(Collected data entries)
==> src/rtl/shape_dispatcher.sv <==
// Per-frame walker: snapshots the slot table on frameTick and starts the drawer once per valid slot,
// in ascending index order, with a per-slot watchdog and sticky overrun/timeout flags.
module shape_dispatcher #(
    parameter int NUM_SHAPES = 4,
    parameter int X_WIDTH    = 8,
    parameter int Y_WIDTH    = 7,
    parameter int TIMEOUT    = 4095,
    parameter int IDX_WIDTH  = 3
) (
    input  logic               clock,
    input  logic               reset,
    shape_dispatcher_if.slave  bus,
    output logic [2:0]         dbg_state
);
    localparam int TW = $clog2(TIMEOUT + 1);
    localparam logic [TW-1:0]        T_LAST  = TW'(TIMEOUT - 1);
    localparam logic [IDX_WIDTH-1:0] IDX_END = IDX_WIDTH'(NUM_SHAPES);

    typedef enum logic [2:0] {
        IDLE, SELECT, LOAD, START, WAIT_ACK, WAIT_DONE, NEXT, FINISH
    } state_e;

    state_e                        state_q, state_d;
    logic [IDX_WIDTH-1:0]          idx_q, idx_d;
    logic [X_WIDTH-1:0]            x_q, x_d;
    logic [Y_WIDTH-1:0]            y_q, y_d;
    logic [NUM_SHAPES-1:0]         snap_valid_q, snap_valid_d;
    logic [NUM_SHAPES*X_WIDTH-1:0] snap_x_q, snap_x_d;
    logic [NUM_SHAPES*Y_WIDTH-1:0] snap_y_q, snap_y_d;
    logic [TW-1:0]                 timer_q, timer_d;
    logic                          overrun_q, overrun_d;
    logic                          timeout_q, timeout_d;

    logic                          sel_valid;
    logic [X_WIDTH-1:0]            sel_x;
    logic [Y_WIDTH-1:0]            sel_y;
    logic                          timer_expired;
    logic [TW-1:0]                 timer_inc;

    always_comb begin
        sel_valid = 1'b0;
        sel_x     = '0;
        sel_y     = '0;
        for (int i = 0; i < NUM_SHAPES; i++) begin
            if (idx_q == IDX_WIDTH'(i)) begin
                sel_valid = snap_valid_q[i];
                sel_x     = snap_x_q[i*X_WIDTH +: X_WIDTH];
                sel_y     = snap_y_q[i*Y_WIDTH +: Y_WIDTH];
            end
        end
    end

    // Saturating so a late ack that crosses the limit in WAIT_ACK cannot wrap in WAIT_DONE.
    assign timer_expired = (timer_q >= T_LAST);
    assign timer_inc     = timer_expired ? timer_q : timer_q + 1'b1;

    always_comb begin
        state_d      = state_q;
        idx_d        = idx_q;
        x_d          = x_q;
        y_d          = y_q;
        snap_valid_d = snap_valid_q;
        snap_x_d     = snap_x_q;
        snap_y_d     = snap_y_q;
        timer_d      = timer_q;
        overrun_d    = overrun_q;
        timeout_d    = timeout_q;

        // Clear first so a same-cycle set event below wins.
        if (bus.clearError) begin
            overrun_d = 1'b0;
            timeout_d = 1'b0;
        end
        if (bus.frameTick && state_q != IDLE) overrun_d = 1'b1;

        case (state_q)
            IDLE: begin
                if (bus.frameTick) begin
                    snap_valid_d = bus.slotValid;
                    snap_x_d     = bus.slotX;
                    snap_y_d     = bus.slotY;
                    idx_d        = '0;
                    state_d      = SELECT;
                end
            end
            SELECT: begin
                if (idx_q == IDX_END)  state_d = FINISH;
                else if (sel_valid)    state_d = LOAD;
                else                   idx_d   = idx_q + 1'b1;
            end
            LOAD: begin
                x_d     = sel_x;
                y_d     = sel_y;
                timer_d = timer_inc;
                if (bus.shapeDone) state_d = START;
                else if (timer_expired) begin
                    timeout_d = 1'b1;
                    state_d   = NEXT;
                end
            end
            START: begin
                timer_d = '0;
                state_d = WAIT_ACK;
            end
            WAIT_ACK: begin
                timer_d = timer_inc;
                if (!bus.shapeDone) state_d = WAIT_DONE;
                else if (timer_expired) begin
                    timeout_d = 1'b1;
                    state_d   = NEXT;
                end
            end
            WAIT_DONE: begin
                timer_d = timer_inc;
                if (bus.shapeDone) state_d = NEXT;
                else if (timer_expired) begin
                    timeout_d = 1'b1;
                    state_d   = NEXT;
                end
            end
            NEXT: begin
                idx_d   = idx_q + 1'b1;
                timer_d = '0;
                state_d = SELECT;
            end
            FINISH:  state_d = IDLE;
            default: state_d = IDLE;
        endcase
    end

    always_ff @(posedge clock) begin
        if (reset) begin
            state_q      <= IDLE;
            idx_q        <= '0;
            x_q          <= '0;
            y_q          <= '0;
            snap_valid_q <= '0;
            snap_x_q     <= '0;
            snap_y_q     <= '0;
            timer_q      <= '0;
            overrun_q    <= 1'b0;
            timeout_q    <= 1'b0;
        end else begin
            state_q      <= state_d;
            idx_q        <= idx_d;
            x_q          <= x_d;
            y_q          <= y_d;
            snap_valid_q <= snap_valid_d;
            snap_x_q     <= snap_x_d;
            snap_y_q     <= snap_y_d;
            timer_q      <= timer_d;
            overrun_q    <= overrun_d;
            timeout_q    <= timeout_d;
        end
    end

    assign bus.startingAddressLoaded = (state_q == START);
    assign bus.frameDone             = (state_q == FINISH);
    assign bus.frameBusy             = (state_q != IDLE);
    assign bus.startX                = x_q;
    assign bus.startY                = y_q;
    assign bus.shapeIndex            = idx_q;
    assign bus.frameOverrun          = overrun_q;
    assign bus.timeoutError          = timeout_q;
    assign dbg_state                 = state_q;
endmodule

§ **WHAT YOU WILL DO**:
Give back, exactly and with nothing added, the lines from the line containing "snap_valid_q <= '0;" through the final line of the records above, both of them included.

§ **RESULT BELOW**:
            snap_valid_q <= '0;
            snap_x_q     <= '0;
            snap_y_q     <= '0;
            timer_q      <= '0;
            overrun_q    <= 1'b0;
            timeout_q    <= 1'b0;
        end else begin
            state_q      <= state_d;
            idx_q        <= idx_d;
            x_q          <= x_d;
            y_q          <= y_d;
            snap_valid_q <= snap_valid_d;
            snap_x_q     <= snap_x_d;
            snap_y_q     <= snap_y_d;
            timer_q      <= timer_d;
            overrun_q    <= overrun_d;
            timeout_q    <= timeout_d;
        end
    end

    assign bus.startingAddressLoaded = (state_q == START);
    assign bus.frameDone             = (state_q == FINISH);
    assign bus.frameBusy             = (state_q != IDLE);
    assign bus.startX                = x_q;
    assign bus.startY                = y_q;
    assign bus.shapeIndex            = idx_q;
    assign bus.frameOverrun          = overrun_q;
    assign bus.timeoutError          = timeout_q;
    assign dbg_state                 = state_q;
endmodule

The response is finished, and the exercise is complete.